> _Task brief_: Set down each entry exactly as it stands, without altering a single character.

> _Task material_:
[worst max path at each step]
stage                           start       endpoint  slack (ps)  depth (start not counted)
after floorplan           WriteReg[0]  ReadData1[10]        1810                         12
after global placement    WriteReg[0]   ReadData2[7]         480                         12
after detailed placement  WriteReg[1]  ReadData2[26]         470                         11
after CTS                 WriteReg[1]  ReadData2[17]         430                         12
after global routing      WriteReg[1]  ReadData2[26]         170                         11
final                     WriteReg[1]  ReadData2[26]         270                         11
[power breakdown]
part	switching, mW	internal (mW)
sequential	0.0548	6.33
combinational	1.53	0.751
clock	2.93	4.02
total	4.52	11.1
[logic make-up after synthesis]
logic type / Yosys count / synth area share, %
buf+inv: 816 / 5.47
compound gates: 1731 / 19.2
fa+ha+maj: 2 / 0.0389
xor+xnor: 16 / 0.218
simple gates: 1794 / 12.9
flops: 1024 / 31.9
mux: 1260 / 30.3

> _Written answer_:
[worst max path at each step]
stage                           start       endpoint  slack (ps)  depth (start not counted)
after floorplan           WriteReg[0]  ReadData1[10]        1810                         12
after global placement    WriteReg[0]   ReadData2[7]         480                         12
after detailed placement  WriteReg[1]  ReadData2[26]         470                         11
after CTS                 WriteReg[1]  ReadData2[17]         430                         12
after global routing      WriteReg[1]  ReadData2[26]         170                         11
final                     WriteReg[1]  ReadData2[26]         270                         11
[power breakdown]
part	switching, mW	internal (mW)
sequential	0.0548	6.33
combinational	1.53	0.751
clock	2.93	4.02
total	4.52	11.1
[logic make-up after synthesis]
logic type / Yosys count / synth area share, %
buf+inv: 816 / 5.47
compound gates: 1731 / 19.2
fa+ha+maj: 2 / 0.0389
xor+xnor: 16 / 0.218
simple gates: 1794 / 12.9
flops: 1024 / 31.9
mux: 1260 / 30.3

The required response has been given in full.